Conductors with whom he has collaborated, include Bernstein, Ashkenazy, Mehta, Maazel, Muti, Ozawa, Sanderling, Rudolf Barshai, Temirkanov, Dohnányi, Dutoit, Gelmetti, Herbig, Tennstedt, Rattle, Haitink, Berglund, Mata, Chung, Hirokami, Fedoseyev, Ahronovich, Groves, Leinsdorf, Steinberg, Welser-Möst, Lazarev, Doron Salomon, Simonov and many others.
In 1997 Isaac Stern invited Mr. Belkin to perform with him at the Miyazaki Festival.

Boris Belkin also dedicates himself to chamber music, performing with artists such as Yuri Bashmet, Mischa Maisky and many others.

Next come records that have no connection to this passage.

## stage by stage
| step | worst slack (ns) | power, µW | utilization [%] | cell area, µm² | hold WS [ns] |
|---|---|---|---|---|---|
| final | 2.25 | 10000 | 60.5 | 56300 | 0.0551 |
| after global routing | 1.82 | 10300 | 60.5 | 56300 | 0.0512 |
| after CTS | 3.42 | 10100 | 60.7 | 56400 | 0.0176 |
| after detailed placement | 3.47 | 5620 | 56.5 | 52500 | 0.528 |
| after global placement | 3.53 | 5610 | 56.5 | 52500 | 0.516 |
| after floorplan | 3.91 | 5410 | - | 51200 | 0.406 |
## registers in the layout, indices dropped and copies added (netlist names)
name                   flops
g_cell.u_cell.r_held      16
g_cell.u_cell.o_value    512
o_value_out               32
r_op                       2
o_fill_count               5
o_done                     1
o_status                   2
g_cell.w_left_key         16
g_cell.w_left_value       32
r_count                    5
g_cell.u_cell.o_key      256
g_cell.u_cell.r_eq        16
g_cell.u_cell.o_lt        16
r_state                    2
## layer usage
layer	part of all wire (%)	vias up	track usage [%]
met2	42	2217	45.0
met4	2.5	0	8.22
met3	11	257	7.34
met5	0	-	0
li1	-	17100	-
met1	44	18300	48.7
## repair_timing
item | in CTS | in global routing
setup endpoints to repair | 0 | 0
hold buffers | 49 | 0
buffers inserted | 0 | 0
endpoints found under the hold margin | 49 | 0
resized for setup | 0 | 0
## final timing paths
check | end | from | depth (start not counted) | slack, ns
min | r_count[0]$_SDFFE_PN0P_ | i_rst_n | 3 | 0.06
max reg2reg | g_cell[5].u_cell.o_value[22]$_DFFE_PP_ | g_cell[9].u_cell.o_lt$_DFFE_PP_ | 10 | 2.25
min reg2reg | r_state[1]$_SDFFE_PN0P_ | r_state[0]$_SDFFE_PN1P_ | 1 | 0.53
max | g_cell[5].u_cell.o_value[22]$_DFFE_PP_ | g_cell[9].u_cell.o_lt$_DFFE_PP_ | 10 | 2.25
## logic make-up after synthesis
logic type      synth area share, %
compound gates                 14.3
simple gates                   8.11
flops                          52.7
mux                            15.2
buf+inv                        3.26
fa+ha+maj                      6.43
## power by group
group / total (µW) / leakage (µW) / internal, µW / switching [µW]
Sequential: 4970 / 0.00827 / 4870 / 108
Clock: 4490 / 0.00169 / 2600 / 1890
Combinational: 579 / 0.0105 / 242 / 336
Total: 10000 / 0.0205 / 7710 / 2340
[config.mk]
export PLATFORM = sky130hd
export DESIGN_NAME = base58_codec_u64_flat
export DESIGN_NICKNAME = d
export VERILOG_FILES = /design/src/rtl/b58_pkg.sv /design/src/rtl/b58_if.sv /design/src/rtl/base58_codec_u64.sv /design/src/rtl/b58_div_nib.sv /design/src/flat_wrapper.sv
export SDC_FILE = /design/constraint.sdc
export NUM_CORES = 1
export LEC_CHECK = 0
export BUFFER_PORTS_ARGS = -buffer_cell sky130_fd_sc_hd__buf_2
export CORE_MARGIN = 8
export CORE_UTILIZATION = 56
export DETAILED_ROUTE_END_ITERATION = 6
export GPL_TIMING_DRIVEN = 0
export PLACE_DENSITY = 0.85
export SYNTH_ARGS = -nofsm -noshare
export SYNTH_HDL_FRONTEND = slang
export SYNTH_HIERARCHICAL = 1
export SYNTH_SLANG_ARGS = --single-unit
[constraint.sdc]
create_clock -name clock -period 14.8 [get_ports clock]
set_clock_uncertainty 0.2 [all_clocks]
set_input_delay 2.22 -clock clock [delete_from_list [all_inputs] [get_ports clock]]
set_output_delay 2.22 -clock clock [all_outputs]
set_load 0.02 [all_outputs]
[src/rtl/b58_pkg.sv]
// Shared constants and alphabet functions for the base58 integer codec.
// No dependencies; every other file imports this package.
package b58_pkg;

   localparam int RADIX       = 58;
   localparam int MAX_SYMBOLS = 11;
   localparam int DIGIT_DEPTH = 11;
   localparam int VALUE_W     = 64;
   localparam int NIB_W       = 4;
   localparam int DIGIT_W     = 6;
   localparam int SYM_W       = 8;
   localparam int CNT_W       = 4;
   localparam int IDX_W       = $clog2(DIGIT_DEPTH);
   localparam int STEPS       = VALUE_W / NIB_W;
   localparam int STEP_W      = $clog2(STEPS);
   localparam int PROD_W      = 10;

   localparam logic [0:0] MODE_ENCODE = 1'b0;
   localparam logic [0:0] MODE_DECODE = 1'b1;

   typedef logic [DIGIT_W-1:0] digit_type;
   typedef logic [SYM_W-1:0]   sym_type;

   typedef struct packed {
      logic      valid;
      digit_type digit;
   } dec_digit_type;

   // Map a digit value 0..57 to its ASCII symbol.
   function automatic sym_type sym_of(input digit_type d);
      sym_type dv;
      sym_type s;
      dv = SYM_W'(d);
      if (dv < 8'd9)       s = 8'h31 + dv;
      else if (dv < 8'd17) s = 8'h41 + dv - 8'd9;
      else if (dv < 8'd22) s = 8'h4A + dv - 8'd17;
      else if (dv < 8'd33) s = 8'h50 + dv - 8'd22;
      else if (dv < 8'd44) s = 8'h61 + dv - 8'd33;
      else                 s = 8'h6D + dv - 8'd44;
      return s;
   endfunction

   // Map an ASCII symbol to its digit value; valid is low outside the alphabet.
   function automatic dec_digit_type digit_of(input sym_type c);
      dec_digit_type r;
      sym_type       v;
      r.valid = 1'b1;
      v       = '0;
      if (c >= 8'h31 && c <= 8'h39)      v = c - 8'h31;
      else if (c >= 8'h41 && c <= 8'h48) v = c - 8'h41 + 8'd9;
      else if (c >= 8'h4A && c <= 8'h4E) v = c - 8'h4A + 8'd17;
      else if (c >= 8'h50 && c <= 8'h5A) v = c - 8'h50 + 8'd22;
      else if (c >= 8'h61 && c <= 8'h6B) v = c - 8'h61 + 8'd33;
      else if (c >= 8'h6D && c <= 8'h7A) v = c - 8'h6D + 8'd44;
      else                               r.valid = 1'b0;
      r.digit = v[DIGIT_W-1:0];
      return r;
   endfunction

endpackage

[src/rtl/b58_if.sv]
// Valid/ready channel interfaces for the base58 codec request and response.
// Depends on b58_pkg for field widths.
interface b58_req_if import b58_pkg::*; ();
   logic                 valid;
   logic                 ready;
   logic                 mode;
   logic [VALUE_W-1:0]   number;
   logic [SYM_W-1:0]     symbol;
   logic                 final_symbol;

   modport source (output valid, mode, number, symbol, final_symbol, input ready);
   modport sink   (input valid, mode, number, symbol, final_symbol, output ready);
endinterface

interface b58_rsp_if import b58_pkg::*; ();
   logic                 valid;
   logic                 ready;
   logic [SYM_W-1:0]     symbol_out;
   logic [VALUE_W-1:0]   value_out;
   logic                 ok;
   logic                 run_end;

   modport source (output valid, symbol_out, value_out, ok, run_end, input ready);
   modport sink   (input valid, symbol_out, value_out, ok, run_end, output ready);
endinterface

[src/rtl/base58_codec_u64.sv]
// Base58 codec for 64-bit unsigned integers. Encode finds each base58 digit
// with a nibble-serial divide by 58 that walks the 64-bit value four bits a
// cycle, then sends one symbol per cycle while the response register is not
// held; a zero value skips the divide. The response register lets the last
// symbol wait while a new transaction is taken. Decode runs a nibble-serial
// multiply-by-58 of the accumulator for each symbol; a bad or excess symbol
// skips the multiply. The final symbol then passes through S_RES, which loads
// the result into the response register.
// Depends on b58_pkg, b58_if and b58_div_nib.
module base58_codec_u64 import b58_pkg::*; (
   input  logic       clock,
   input  logic       reset,
   b58_req_if.sink    req,
   b58_rsp_if.source  rsp
);

   localparam logic [2:0] S_IDLE = 3'd0;
   localparam logic [2:0] S_DIV  = 3'd1;
   localparam logic [2:0] S_EMIT = 3'd2;
   localparam logic [2:0] S_MUL  = 3'd3;
   localparam logic [2:0] S_RES  = 3'd4;

   logic [2:0]          state_ff, state_in;
   logic [VALUE_W-1:0]  acc_ff, acc_in;
   logic [CNT_W-1:0]    cnt_ff, cnt_in;
   logic                derr_ff, derr_in;
   logic                last_ff, last_in;
   logic                resdec_ff, resdec_in;
   logic [VALUE_W-1:0]  rem_ff, rem_in;
   logic [DIGIT_W-1:0]  rmd_ff, rmd_in;
   logic [DIGIT_W-1:0]  car_ff, car_in;
   logic [STEP_W-1:0]   step_ff, step_in;
   logic [IDX_W-1:0]    ndig_ff, ndig_in;
   logic [IDX_W-1:0]    emit_ff, emit_in;
   digit_type           dbuf_ff [DIGIT_DEPTH];
   logic                dbuf_we;

   logic                rsp_valid_ff, rsp_valid_in;
   logic [SYM_W-1:0]    sym_ff, sym_in;
   logic [VALUE_W-1:0]  val_ff, val_in;
   logic                ok_ff, ok_in;
   logic                end_ff, end_in;

   logic [NIB_W-1:0]    quo_nib;
   logic [DIGIT_W-1:0]  rmd_nxt;
   logic [PROD_W-1:0]   prod;
   dec_digit_type       dd;
   logic [CNT_W-1:0]    cnt_inc;
   logic                err_new;
   logic                slot_free;
   logic                accept;

   b58_div_nib u_div (
      .rmd_i (rmd_ff),
      .nib_i (rem_ff[VALUE_W-1 -: NIB_W]),
      .quo_o (quo_nib),
      .rmd_o (rmd_nxt)
   );

   assign accept    = req.valid && req.ready;
   assign req.ready = (state_ff == S_IDLE);
   assign slot_free = !rsp_valid_ff || rsp.ready;

   assign rsp.valid      = rsp_valid_ff;
   assign rsp.symbol_out = sym_ff;
   assign rsp.value_out  = val_ff;
   assign rsp.ok         = ok_ff;
   assign rsp.run_end    = end_ff;

   // Nibble-serial accumulator multiply: carry absorbs the new digit up front.
   assign prod    = PROD_W'(acc_ff[NIB_W-1:0]) * PROD_W'(RADIX) + PROD_W'(car_ff);
   assign dd      = digit_of(req.symbol);
   assign cnt_inc = (cnt_ff == {CNT_W{1'b1}}) ? cnt_ff : cnt_ff + 1'b1;
   assign err_new = derr_ff || (cnt_inc > CNT_W'(MAX_SYMBOLS)) || !dd.valid;

   always_comb begin
      state_in     = state_ff;
      acc_in       = acc_ff;
      cnt_in       = cnt_ff;
      derr_in      = derr_ff;
      last_in      = last_ff;
      resdec_in    = resdec_ff;
      rem_in       = rem_ff;
      rmd_in       = rmd_ff;
      car_in       = car_ff;
      step_in      = step_ff;
      ndig_in      = ndig_ff;
      emit_in      = emit_ff;
      dbuf_we      = 1'b0;
      rsp_valid_in = rsp_valid_ff && !rsp.ready;
      sym_in       = sym_ff;
      val_in       = val_ff;
      ok_in        = ok_ff;
      end_in       = end_ff;

      case (state_ff)
         S_IDLE: begin
            if (accept) begin
               if (req.mode == MODE_ENCODE) begin
                  resdec_in = 1'b0;
                  rem_in    = req.number;
                  rmd_in    = '0;
                  step_in   = '0;
                  ndig_in   = '0;
                  state_in  = (req.number == '0) ? S_RES : S_DIV;
               end else begin
                  resdec_in = 1'b1;
                  cnt_in    = cnt_inc;
                  derr_in   = err_new;
                  last_in   = req.final_symbol;
                  car_in    = dd.digit;
                  step_in   = '0;
                  if (!err_new) begin
                     state_in = S_MUL;
                  end else if (req.final_symbol) begin
                     state_in = S_RES;
                  end
               end
            end
         end
         S_DIV: begin
            rem_in  = {rem_ff[VALUE_W-NIB_W-1:0], quo_nib};
            rmd_in  = rmd_nxt;
            step_in = step_ff + 1'b1;
            if (step_ff == STEP_W'(STEPS - 1)) begin
               dbuf_we = 1'b1;
               ndig_in = ndig_ff + 1'b1;
               rmd_in  = '0;
               if (rem_in == '0) begin
                  emit_in  = ndig_ff;
                  state_in = S_EMIT;
               end else if (ndig_ff == IDX_W'(MAX_SYMBOLS - 1)) begin
                  // value needs more digits than allowed
                  state_in = S_RES;
               end
            end
         end
         S_EMIT: begin
            if (slot_free) begin
               rsp_valid_in = 1'b1;
               sym_in       = sym_of(dbuf_ff[emit_ff]);
               val_in       = '0;
               ok_in        = 1'b1;
               end_in       = (emit_ff == '0);
               emit_in      = emit_ff - 1'b1;
               if (emit_ff == '0) begin
                  state_in = S_IDLE;
               end
            end
         end
         S_MUL: begin
            acc_in  = {prod[NIB_W-1:0], acc_ff[VALUE_W-1:NIB_W]};
            car_in  = prod[PROD_W-1:NIB_W];
            step_in = step_ff + 1'b1;
            if (step_ff == STEP_W'(STEPS - 1)) begin
               // carry out of the top nibble means the value overflowed
               if (prod[PROD_W-1:NIB_W] != '0) begin
                  derr_in = 1'b1;
               end
               state_in = last_ff ? S_RES : S_IDLE;
            end
         end
         S_RES: begin
            if (slot_free) begin
               rsp_valid_in = 1'b1;
               sym_in       = '0;
               end_in       = 1'b1;
               if (resdec_ff) begin
                  ok_in   = !derr_ff;
                  val_in  = derr_ff ? '0 : acc_ff;
                  acc_in  = '0;
                  cnt_in  = '0;
                  derr_in = 1'b0;
               end else begin
                  ok_in   = 1'b0;
                  val_in  = '0;
               end
               state_in = S_IDLE;
            end
         end
         default: begin
            state_in = S_IDLE;
         end
      endcase
   end

   always_ff @(posedge clock) begin
      if (reset) begin
         state_ff     <= S_IDLE;
         acc_ff       <= '0;
         cnt_ff       <= '0;
         derr_ff      <= 1'b0;
         rem_ff       <= '0;
         rsp_valid_ff <= 1'b0;
      end else begin
         state_ff     <= state_in;
         acc_ff       <= acc_in;
         cnt_ff       <= cnt_in;
         derr_ff      <= derr_in;
         rem_ff       <= rem_in;
         rsp_valid_ff <= rsp_valid_in;
      end
   end

   always_ff @(posedge clock) begin
      last_ff   <= last_in;
      resdec_ff <= resdec_in;
      rmd_ff    <= rmd_in;
      car_ff    <= car_in;
      step_ff   <= step_in;
      ndig_ff   <= ndig_in;
      emit_ff   <= emit_in;
      sym_ff    <= sym_in;
      val_ff    <= val_in;
      ok_ff     <= ok_in;
      end_ff    <= end_in;
      if (dbuf_we) begin
         dbuf_ff[ndig_ff] <= rmd_nxt;
      end
   end

endmodule

[src/rtl/b58_div_nib.sv]
// Four steps of restoring division by 58: folds one dividend nibble into the
// running remainder and yields four quotient bits. Depends on b58_pkg.
module b58_div_nib import b58_pkg::*; (
   input  logic [DIGIT_W-1:0] rmd_i,
   input  logic [NIB_W-1:0]   nib_i,
   output logic [NIB_W-1:0]   quo_o,
   output logic [DIGIT_W-1:0] rmd_o
);

   always_comb begin
      logic [DIGIT_W:0] r;
      r     = {1'b0, rmd_i};
      quo_o = '0;
      for (int i = NIB_W - 1; i >= 0; i--) begin
         r = {r[DIGIT_W-1:0], nib_i[i]};
         if (r >= (DIGIT_W+1)'(RADIX)) begin
            r        = r - (DIGIT_W+1)'(RADIX);
            quo_o[i] = 1'b1;
         end
      end
      rmd_o = r[DIGIT_W-1:0];
   end

endmodule
[src/flat_wrapper.sv]
// flat-port wrapper written by rule: the top's interface ports become plain ports
module base58_codec_u64_flat import b58_pkg::*;
  (clock, reset, req_valid, req_mode, req_number, req_symbol, req_final_symbol, req_ready, rsp_valid, rsp_symbol_out, rsp_value_out, rsp_ok, rsp_run_end, rsp_ready);
  b58_req_if req_i ();
  b58_rsp_if rsp_i ();
  input  logic clock;
  input  logic reset;
  input wire logic [$bits(req_i.valid)-1:0] req_valid;
  input wire logic [$bits(req_i.mode)-1:0] req_mode;
  input wire logic [$bits(req_i.number)-1:0] req_number;
  input wire logic [$bits(req_i.symbol)-1:0] req_symbol;
  input wire logic [$bits(req_i.final_symbol)-1:0] req_final_symbol;
  output wire logic [$bits(req_i.ready)-1:0] req_ready;
  output wire logic [$bits(rsp_i.valid)-1:0] rsp_valid;
  output wire logic [$bits(rsp_i.symbol_out)-1:0] rsp_symbol_out;
  output wire logic [$bits(rsp_i.value_out)-1:0] rsp_value_out;
  output wire logic [$bits(rsp_i.ok)-1:0] rsp_ok;
  output wire logic [$bits(rsp_i.run_end)-1:0] rsp_run_end;
  input wire logic [$bits(rsp_i.ready)-1:0] rsp_ready;
  assign req_i.valid = req_valid;
  assign req_i.mode = req_mode;
  assign req_i.number = req_number;
  assign req_i.symbol = req_symbol;
  assign req_i.final_symbol = req_final_symbol;
  assign req_ready = req_i.ready;
  assign rsp_valid = rsp_i.valid;
  assign rsp_symbol_out = rsp_i.symbol_out;
  assign rsp_value_out = rsp_i.value_out;
  assign rsp_ok = rsp_i.ok;
  assign rsp_run_end = rsp_i.run_end;
  assign rsp_i.ready = rsp_ready;
  base58_codec_u64 u_core (.clock(clock), .reset(reset), .req(req_i), .rsp(rsp_i));
endmodule
==> flow_summary.yaml, run 1 <==
floorplan:
  core_um2: 26880
  die_h_um: 181.2
  fp.dieW_um: 181.2
  ioPinCount: 154
  die_area_um2: 32830
  fp-row-count: 60
  start_util: 0.5685
synth:
  synthFlopType: "edfxtp_1"
  synth_area_um2: 15280
  synth_edf_count: 166
  syn_nets: 1624
  yosysUniqueCellTypes: 100
  synth_warnings: 6
  synth_top_area_cell: "edfxtp_1"
  netlist.area_leader.share: 0.3262
  ys_ff_latch: 307
  ys_seq_area_frac: 0.5110
  synthCells: 1493
  synth_area_per_cell_um2: 10.23
  async_reset_ff_frac: 0
  synth_area_leaders: "edfxtp_1, dfxtp_1, nor2_1, nand2_1, ha_1"
detailed_routing:
  firstDrtPassIters: 7
  via_per_inst: 6.147
  remaining_drc_errors: 0
  first_iter_violations: 1363
  antenna_left: 0
  routed-via-count: 12577
  post_drt_wl_per_cell_um: 19.04
  wirelength_mm: 38.95
final_layout:
  drive_gt1_frac: 0.1649
  area_growth_pct: 14.53
  final_nets: 1811
  final_common_cell: "nor2_1"
  finish.utilization: 0.6512
  final_cell_mix: "nor2_1, nand2_1, edfxtp_1"
power:
  leakage_nw: 6.725
  powerDensity_nw_per_um2: 203.7
  peakVddDrop_uv: 169.8
global_route:
  grt_pass1_vias: 12323
  grt_first_pass_wirelength_mm: 62.67
  grt_max_degree: 39
  antenna_found_initial: 0
  grtUsageTotal: 0.2273
  grt.overflow.total: 0
sta:
  fin_setup_tns_ns: 0
  drv_slew: 0
  slew_headroom: 0.3355
  period_needed_ns: 8.156
  max_freq_mhz: 122.6
  hold_viol: 0
  rsz0062_at_grt: "false"
  min_period_over_period: 0.5511
  worst_slew_pin_slew_ns: 0.9896
  setup_violations: 0
  fin_hold_ws_ns: 0.2926
place:
  port_buffers: 152
  hpwl_mm: 27.84
  gp_congestion: 0.9170
clocking:
  hold_buffers: 0
  cts_sinks: 307
  postCtsSetupRepairBufs: 0
  path_clk_slew_ns: 0.06
  cts_inserted_buffers: 31
  root_buffer: "clkbuf_16"
  cts_tree: "yes"
  htreeDepth: 1
  clk_latency_ns: 0.56
  cts.path.max_buffers: 3
  ctsResizeCount: 0
min_path:
  hp-class: "flop to flop"
worst_setup_path:
  crit_arrival_ns: 8.39
  crit_path_start_kind: "flop"
  worstSetupPathType: "flop to flop"
  cp.required_ns: 15.03
  path_max_fanout: 10
  end_kind: "flop"
outcome:
  status: "finished, final reports clean"
flow_run:
  cap_violations: 0
==> logic make-up after synthesis <==
kind of cell,synth area share
buffers and inverters,0.03857
and+or+nand+nor,0.1944
xor gates and xnor gates,0.01744
DFF,0.5110
AOI/OAI and AO/OA,0.1603
adders and majority gates,0.04586
muxes,0.03243
==> synthesized netlist by cell type (14+ instances only) <==
master / n
nor2_1: 188
nand2_1: 182
edfxtp_1: 166
dfxtp_1: 141
and2_1: 85
a311oi_1: 67
a22oi_1: 66
clkbuf_1: 65
ha_1: 48
a21oi_1: 47
nor4_1: 40
inv_1: 39
o21ai_0: 28
nor3_1: 21
mux2i_1: 20
nand3_1: 18
nand2b_1: 15
xnor2_1: 15
nand4_1: 14
==> stage by stage <==
stage	worst slack (ns)	power, mW	instance area (um^2)	instances
after floorplan	8.279	2.378	15280	1493
after global placement	7.059	2.723	16470	1986
after detailed placement	6.849	2.785	16510	1988
after CTS	6.735	3.545	17500	2045
after global routing	6.169	3.744	17500	2045
final	6.644	3.564	17500	2046
==> worst max-delay path, cell delays in order (launching register included) <==
cell	delay, ns
edfxtp_1	0.46
inv_1	0.14
ha_1	0.28
and4b_1	0.31
a211oi_2	0.09
o21ai_0	0.46
ha_1	0.39
inv_1	0.13
o2bb2ai_1	0.16
a221o_1	0.40
a31oi_2	0.37
xnor2_1	0.20
ha_1	0.28
a21oi_1	0.19
mux2i_2	0.14
o31ai_2	0.53
xnor2_1	0.23
inv_1	0.10
ha_1	0.23
o21ai_0	0.12
or4_4	0.44
a41o_4	0.26
nor4_1	0.16
nand4_1	0.11
nor4_1	0.41
nand2_1	0.17
a21oi_1	0.63
mux2_2	0.43
==> power breakdown <==
part	total, mW	switching [mW]	internal, mW
combinational	1.42	0.948	0.470
sequential	1.39	0.117	1.27
clock	0.757	0.322	0.435
==> worst paths after layout <==
check                    startpoint           endpoint  slack, ns  depth (start not counted)
setup / recovery   u_core/rmd_ff[0]               flop       6.64                         27
hold / removal    u_core/rem_ff[37]  u_core/rem_ff[41]       0.29                          2
setup reg to reg   u_core/rmd_ff[0]               flop       6.64                         27
hold reg to reg   u_core/rem_ff[37]  u_core/rem_ff[41]       0.29                          2
==> layer usage <==
metal	vias up	track usage	part of all wire
met2	565	0.3813	0.48
met5	-	0	0
li1	5890	-	-
met1	6020	0.2952	0.42
met3	102	0.03771	0.072
met4	0	0.07576	0.032
==> layout make-up <==
| type | count | area, um^2 |
|---|---|---|
| diodes | 1 | 2.502 |
| plain buffers | 90 | 427.9 |
| clock buffers | 41 | 844.6 |
| clock inverters | 16 | 138.9 |
| fillers | 2004 | 9375 |
| inverters | 43 | 161.4 |
| multi-input cells | 1053 | 6890 |
| flip-flops and latches | 307 | 7807 |
| well taps | 341 | 426.7 |
| repair buffers | 154 | 800.8 |
==> flip-flops by register name, indices dropped and copies added (netlist names), named ones only <==
register,cells
u_core/last_ff,1
u_core/car_ff,6
u_core/dbuf_ff,66
u_core/ndig_ff,4
u_core/rem_ff,64
u_core/rsp.symbol_out,8
u_core/rsp.run_end,1
u_core/rsp.value_out,64
u_core/rsp.valid,1
u_core/step_ff,4
u_core/resdec_ff,1
u_core/cnt_ff,4
u_core/rsp.ok,1
u_core/state_ff,3
u_core/rmd_ff,6
u_core/acc_ff,64
u_core/derr_ff,1
u_core/emit_ff,4
No activity file was read; power rests on OpenSTA's default activity.
==> inputs of run 2 (changes only) <==
clock period = 8.2 ns   (was 14.8 ns; I/O delays follow)
==> run 2 against run 1 <==
Effect of this change:
- first-iteration DRC count grew 8.3%
- sequential share of layout area is essentially flat
- global-route usage unchanged
- cell area hardly changed
- via count about the same
- die area unchanged
- combinational power rose by 80%
- clock-buffer cell count unchanged
==> flow_summary.yaml, run 2 (same netlist as run 1, synthesis figures left out) <==
outcome:
  status: "finished, final reports clean"
power:
  leakage_nw: 6.726
  sequentialPowerShare: 0.390
  p_sw_mw: 2.502
  power_frac_clock: 0.212
  switching_share: 0.3889
  powerDensity_nw_per_um2: 367.3
  p_comb_frac: 0.398
  peakVddDrop_uv: 301.0
  p_int_mw: 3.931
detailed_routing:
  wl_met2_mm: 18.48
  antenna_left: 0
  via_per_inst: 6.150
  highest_layer: "met4"
  firstDrtPassIters: 6
  first_iter_violations: 1476
  wirelength_mm: 39.00
  m1WireLength_mm: 16.40
  routed-via-count: 12583
  wl_met3_mm: 2.899
  post_drt_wl_per_cell_um: 19.06
  remaining_drc_errors: 0
clocking:
  path_clk_slew_ns: 0.06
  cts_inserted_buffers: 31
  cts.path.max_buffers: 3
  cts_sinks: 307
  root_buffer: "clkbuf_16"
  cts_tree: "yes"
  clk_latency_ns: 0.56
  htreeDepth: 1
sta:
  fin_setup_tns_ns: 0
  setup_violations: 0
  hold_viol: 0
  worst_slew_pin_slew_ns: 0.9612
  drv_slew: 0
  fin_hold_ws_ns: 0.2926
  min_period_over_period: 0.9503
  max_freq_mhz: 128.3
  period_needed_ns: 7.793
  rsz0062_at_grt: "false"
  slew_headroom: 0.3546
final_layout:
  seqCellArea_um2: 7807
  final_common_cell: "nor2_1"
  fillers: 2002
  multi_input_area_um2: 6902
  area_growth_pct: 14.61
  drive_gt1_frac: 0.1655
  final_cell_mix: "nor2_1, nand2_1, edfxtp_1"
  largest-register: "u_core/dbuf_ff"
  largest_reg_flops: 66
  final_nets: 1811
worst_setup_path:
  crit_path_start_kind: "flop"
  reg2reg_to: "u_core/state_ff[2]"
  cp_num_cells: 28
  max_stage_delay_ns: 0.53
  end_kind: "flop"
  crit_start: "u_core/rmd_ff[0]"
  cp-endpoint: "u_core/state_ff[2]"
  critPathMostFrequentCell: "ha_1"
  cp_slowest_cell: "o31ai_2"
  path_max_fanout: 7
  crit_arrival_ns: 8.06
  reg2reg_setup_slack_ns: 0.41
  cp.required_ns: 8.46
  crit_buf_inv: 3
  critPathTopFamily: "compound AO/OA/AOI/OAI gates"
  reg2reg_from: "u_core/rmd_ff[0]"
  r2r_cells: 28
  worstSetupPathType: "flop to flop"
global_route:
  grt.overflow.total: 0
  antenna_found_initial: 0
  grtUsageTotal: 0.2273
  grt_max_degree: 39
  grt_first_pass_wirelength_mm: 62.67
  grt_pass1_vias: 12323
min_path:
  hp-class: "flop to flop"
floorplan:
  fp-row-count: 60
  die_h_um: 181.2
  core_um2: 26880
  die_area_um2: 32830
  start_util: 0.5685
  ioPinCount: 154
  fp.dieW_um: 181.2
place:
  hpwl_mm: 27.84
  gp_congestion: 0.9170
  port_buffers: 152
flow_run:
  cap_violations: 0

Highlights of the 2007–2008 season include a tour with St. Petersburg Philharmonic and conductor Temirkanov, a tour in South America, concerts with the NHK Symphony Orchestra in Tokyo and performing the Sibelius Concerto with Sydney Symphony and Ashkenazy, concerts in London, Berlin, Barcelona, Rome.

Since 1987 Boris Belkin has held master classes at the Accademia Musicale Chigiana in Siena, Italy, and since 1997 he is a faculty member at the Maastricht Academy of Music in the Netherlands. Janine Jansen was one of his students.

==Discography==

- Paganini Violin Concerto No. 1 with the Israel Philharmonic and Zubin Mehta
- Tchaikovsky and Sibelius Violin Concertos with the Philharmonia Orchestra and Ashkenazy, Strauss Violin Concerto with Berlin Radio Symphony Orchestra and Ashkenazy
- Prokofiev Violin Concertos No. 1 and No. 2 with the London Symphony Orchestra and Kondrashin
- Brahms Concerto with the London Symphony Orchestra and Ivan Fischer
- Prokofiev Violin Concertos with the Zurich Tonhalle and Michael Stern
- Shostakovich Violin Concerto No. 1 and the Glazunov Violin Concerto with the Royal Philharmonic Orchestra and Junichi Hirokami
- Tchaikovsky Violin Concerto with the London Philharmonic and Michael Stern
- Mozart Violin Concerto No. 5 and Sinfonia Concertante, K.364 with the Salzburg Chamber Soloists
- Brahms Violin Sonatas with Michel Dalberto.